FilipW FilipW - 8 months ago 45
R Question

Make all words uppercase in Wordcloud in R

When creating Wordclouds it is most common to make all the words lowercase. However, I want the wordclouds to display the words uppercase. After forcing the words to be uppercase the wordcloud still display lowercase words. Any ideas why?

Reproducable code:


data <- data.frame(text = c("Creativity is the art of being ‘productive’ by using
the available resources in a skillful manner.
Scientifically speaking, creativity is part of
our consciousness and we can be creative –
if we know – ’what goes on in our mind during
the process of creation’.
Let us now look at 6 examples of creativity which blows the mind."))

text <- paste(data$text, collapse = " ")

# I am using toupper() to force the words to become uppercase.
text <- toupper(text)

source <- VectorSource(text)
corpus <- VCorpus(source, list(language = "en"))

# This is my function for cleaning the text
clean_corpus <- function(corpus){
corpus <- tm_map(corpus, removePunctuation)
corpus <- tm_map(corpus, removeNumbers)
corpus <- tm_map(corpus, stripWhitespace)
corpus <- tm_map(corpus, removeWords, c(stopwords("en")))

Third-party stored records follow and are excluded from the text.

File: src/logic/psd_consts.svh
// constants for the paged register decoder: addresses, pages, reset values
`ifndef PSD_CONSTS_SVH
`define PSD_CONSTS_SVH
// ==========================================================
// address space and page selector
`define PSD_SPACE_LO        8'h80
`define PSD_PAGE_SEL_ADDR   8'ha7
`define PSD_PAGE_SEL_RESET  8'h00
`define PSD_PAGE_0          8'h00
`define PSD_PAGE_F          8'h0f
`define PSD_BIT_LOW_MASK    3'h0
// ==========================================================
// shared addresses that differ per page
`define PSD_ADDR_PWR_ACC    8'hba
`define PSD_ADDR_TRK_LOW    8'hbd
`define PSD_ADDR_P0_DRV     8'ha4
`define PSD_ADDR_CRC_DATA   8'h91
`define PSD_ADDR_CRC_CTRL   8'h92
`define PSD_ADDR_CRC_IN     8'h93
`define PSD_ADDR_CRC_FLIP   8'h95
`define PSD_ADDR_CRC_AUTO   8'h96
`define PSD_ADDR_CRC_CNT    8'h97
// ==========================================================
// addresses present on every page
`define PSD_ADDR_ACC        8'he0
`define PSD_ADDR_B          8'hf0
`define PSD_ADDR_PSW        8'hd0
`define PSD_ADDR_P0         8'h80
`define PSD_ADDR_P1         8'h90
`define PSD_ADDR_P2         8'ha0
`define PSD_ADDR_SP         8'h81
`define PSD_ADDR_DPL        8'h82
`define PSD_ADDR_DPH        8'h83
`define PSD_ADDR_IE         8'ha8
`define PSD_ADDR_CLOCK_SOURCE_SELECT     8'ha9
`define PSD_ADDR_IE_EXT1    8'he6
`define PSD_ADDR_IE_EXT2    8'he7
`endif

File: src/logic/psd_pkg.sv
// types for the paged register decoder
package psd_pkg;
    // ==========================================================
    // which view an access is routed to
    typedef enum logic [2:0] {
        PSD_TGT_NONE   = 3'b001,
        PSD_TGT_PAGED  = 3'b010,
        PSD_TGT_COMMON = 3'b100
    } psd_target_e;

    // one decoded access toward the peripherals
    typedef struct packed {
        logic [7:0] addr;
        logic [7:0] page;
        logic       wr;
        logic       rd;
        logic       bit_ok;
    } psd_access_s;
endpackage

File: src/logic/psd_decoder.sv
// paged decoder for the direct register space 0x80..0xff
`timescale 1ns/100ps
`include "psd_consts.svh"

module psd_decoder (
    input  wire logic             SYS_CLK,
    input  wire logic             RST_N,
    input  wire logic             DIRECT_EN,
    input  wire logic [7:0]       ADDR,
    input  wire logic             WR_EN,
    input  wire logic             RD_EN,
    input  wire logic             BIT_OP,
    input  wire logic [7:0]       WR_DATA,
    input  wire logic [7:0]       PERIPH_RD_DATA,
    output logic [7:0]            RD_DATA,
    output logic [7:0]            REGISTER_PAGE_SELECT,
    output psd_pkg::psd_access_s  PERIPH_ACC,
    output psd_pkg::psd_target_e  TARGET,
    output logic                  BIT_REFUSED
);

    // ==========================================================
    // usage notes for whoever wires this to the core
    // - the selector is not saved on interrupt entry: a handler that runs
    //   while page F is selected sees page F, which is why software keeps
    //   interrupts off around its page F work
    // - only pages zero and F are decoded; any other selector value leaves
    //   every paged address unanswered, while the common registers and the
    //   selector stay reachable, so software can always find its way back
    // - the page tag on the access is all that tells two registers at one
    //   address apart; peripherals that share an address must decode it
    // - DIRECT_EN must stay low for indirect accesses to the upper data
    //   memory, which use the same addresses
    // - read data comes one cycle after the strobe, from a flip-flop
    // - a reserved slot reads zero except on page zero, which passes it on; nothing promises that it stays so
    // - a read and a write of the selector in one cycle return the old page
    // - a refused bit operation is dropped and flagged; the core decides what follows

    // ==========================================================
    // internal signals
    // classification of the current access
    logic       in_space;
    logic       sel_hit;
    logic       common_hit;
    logic       paged_hit;
    logic       routed_hit;
    logic       bit_ok;
    logic       width_ok;
    // page selector state
    logic [7:0] page_reg;
    logic [7:0] page_next;
    // read path
    logic [7:0] rd_source;
    logic [7:0] rd_data_reg;

    // ==========================================================
    // decoding helpers
    // registers that look the same from pages zero and F; the selector is
    // listed too, although sel_hit claims its address before this is asked
    function automatic logic is_common(input logic [7:0] a);
        case (a)
            // core registers
            `PSD_ADDR_ACC:       is_common = 1'b1;
            `PSD_ADDR_B:         is_common = 1'b1;
            `PSD_ADDR_PSW:       is_common = 1'b1;
            `PSD_ADDR_P0:        is_common = 1'b1;
            `PSD_ADDR_P1:        is_common = 1'b1;
            `PSD_ADDR_P2:        is_common = 1'b1;
            `PSD_ADDR_SP:        is_common = 1'b1;
            `PSD_ADDR_DPL:       is_common = 1'b1;
            `PSD_ADDR_DPH:       is_common = 1'b1;
            `PSD_ADDR_CLOCK_SOURCE_SELECT:    is_common = 1'b1;
            `PSD_PAGE_SEL_ADDR:  is_common = 1'b1;
            // interrupt enables
            `PSD_ADDR_IE:        is_common = 1'b1;
            `PSD_ADDR_IE_EXT1:   is_common = 1'b1;
            `PSD_ADDR_IE_EXT2:   is_common = 1'b1;
            default:             is_common = 1'b0;
        endcase
    endfunction

    // addresses that page F populates beyond the common set
    function automatic logic is_page_f_reg(input logic [7:0] a);
        case (a)
            // converter power-up and tracking
            `PSD_ADDR_PWR_ACC:   is_page_f_reg = 1'b1;
            `PSD_ADDR_TRK_LOW:   is_page_f_reg = 1'b1;
            // port drive strength
            `PSD_ADDR_P0_DRV:    is_page_f_reg = 1'b1;
            // checksum unit
            `PSD_ADDR_CRC_DATA:  is_page_f_reg = 1'b1;
            `PSD_ADDR_CRC_CTRL:  is_page_f_reg = 1'b1;
            `PSD_ADDR_CRC_IN:    is_page_f_reg = 1'b1;
            `PSD_ADDR_CRC_FLIP:  is_page_f_reg = 1'b1;
            `PSD_ADDR_CRC_AUTO:  is_page_f_reg = 1'b1;
            `PSD_ADDR_CRC_CNT:   is_page_f_reg = 1'b1;
            default:             is_page_f_reg = 1'b0;
        endcase
    endfunction

    // does the selected page own a register at this paged address;
    // page zero is fully populated here, so its undefined slots pass on and
    // stay the software's business; other pages than zero and F own nothing
    function automatic logic page_owns(input logic [7:0] page, input logic [7:0] a);
        if (page == `PSD_PAGE_0) begin
            page_owns = 1'b1;
        end else if (page == `PSD_PAGE_F) begin
            page_owns = is_page_f_reg(a);
        end else begin
            page_owns = 1'b0;
        end
    endfunction

    // ==========================================================
    // address classification; bit 7 set means direct register space
    assign in_space   = DIRECT_EN && ADDR[7];
    // the selector is caught first, on every page, so no page can hide it
    assign sel_hit    = in_space && (ADDR == `PSD_PAGE_SEL_ADDR);
    // common registers are claimed before the page is looked at, so code in
    // the middle of page F work still reaches its stack and accumulator
    assign common_hit = in_space && !sel_hit && is_common(ADDR);
    // the rest of the space is shared out between pages by the selector
    assign paged_hit  = in_space && !sel_hit && !common_hit && page_owns(page_reg, ADDR);
    // both views reach the peripherals; only the page tag differs
    assign routed_hit = paged_hit || common_hit;
    // only byte-aligned-to-eight addresses accept single-bit operations
    assign bit_ok     = (ADDR[2:0] == `PSD_BIT_LOW_MASK);
    // a bit operation on a byte-only register must not touch any register
    assign width_ok   = !BIT_OP || bit_ok;

    // ==========================================================
    // page selector register
    // a bit operation on the selector is refused like on any other
    // byte-only register, so the page never changes by halves
    always_comb begin
        page_next = page_reg;
        if (sel_hit && WR_EN && width_ok) begin
            page_next = WR_DATA;
        end
    end

    // reset to page zero; a write lands at this edge, so the next access sees it
    // without any wait; all eight bits are kept so software reads back its write
    always_ff @(posedge SYS_CLK or negedge RST_N) begin
        if (!RST_N) begin
            page_reg <= `PSD_PAGE_SEL_RESET;
        end else begin
            page_reg <= page_next;
        end
    end

    // ==========================================================
    // access routed to peripherals, tagged with the current page
    // common registers carry page zero, so a peripheral that decodes the page
    // tag sees them the same whatever the selector holds
    always_comb begin
        PERIPH_ACC.addr   = ADDR;
        PERIPH_ACC.page   = common_hit ? `PSD_PAGE_0 : page_reg;
        PERIPH_ACC.wr     = routed_hit && WR_EN && width_ok;
        PERIPH_ACC.rd     = routed_hit && RD_EN && width_ok;
        PERIPH_ACC.bit_ok = bit_ok;
    end

    // target class of the current access; the selector counts as common
    // because it answers the same way on every page
    always_comb begin
        if (paged_hit) begin
            TARGET = psd_pkg::PSD_TGT_PAGED;
        end else if (common_hit || sel_hit) begin
            TARGET = psd_pkg::PSD_TGT_COMMON;
        end else begin
            TARGET = psd_pkg::PSD_TGT_NONE;
        end
    end

    // bit operation on a byte-only register is dropped, not widened;
    // a bit request with no strobe behind it does not raise the flag
    assign BIT_REFUSED = in_space && BIT_OP && !bit_ok && (RD_EN || WR_EN);

    // ==========================================================
    // read data source; reserved slots off page zero read zero, not the last bus value
    always_comb begin
        rd_source = 8'h00;
        if (sel_hit) begin
            rd_source = page_reg;
        end else if (routed_hit) begin
            rd_source = PERIPH_RD_DATA;
        end
    end

    // registered so a long peripheral read path does not add to the core's
    // own input timing; the value stands until the next read in the space
    always_ff @(posedge SYS_CLK or negedge RST_N) begin
        if (!RST_N) begin
            rd_data_reg <= 8'h00;
        end else if (RD_EN && in_space) begin
            rd_data_reg <= rd_source;
        end
    end

    // ==========================================================
    // outputs straight from flip-flops
    assign RD_DATA              = rd_data_reg;
    assign REGISTER_PAGE_SELECT = page_reg;

endmodule // psd_decoder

clean_corp <- clean_corpus(corpus)
data_tdm <- TermDocumentMatrix(clean_corp)
data_m <- as.matrix(data_tdm), colors = c("#224768", "#ffc000"), max.words = 50)

This produces to following output

enter image description here

Answer Source

It's because behind the scenes TermDocumentMatrix(clean_corp) is doing TermDocumentMatrix(clean_corp, control = list(tolower = TRUE)). If you set it to TermDocumentMatrix(clean_corp, control = list(tolower = FALSE)), then the words stay uppercase. Alternatively, you can also adjust the row names of your matrix afterwards: rownames(data_m) <- toupper(rownames(data_m)).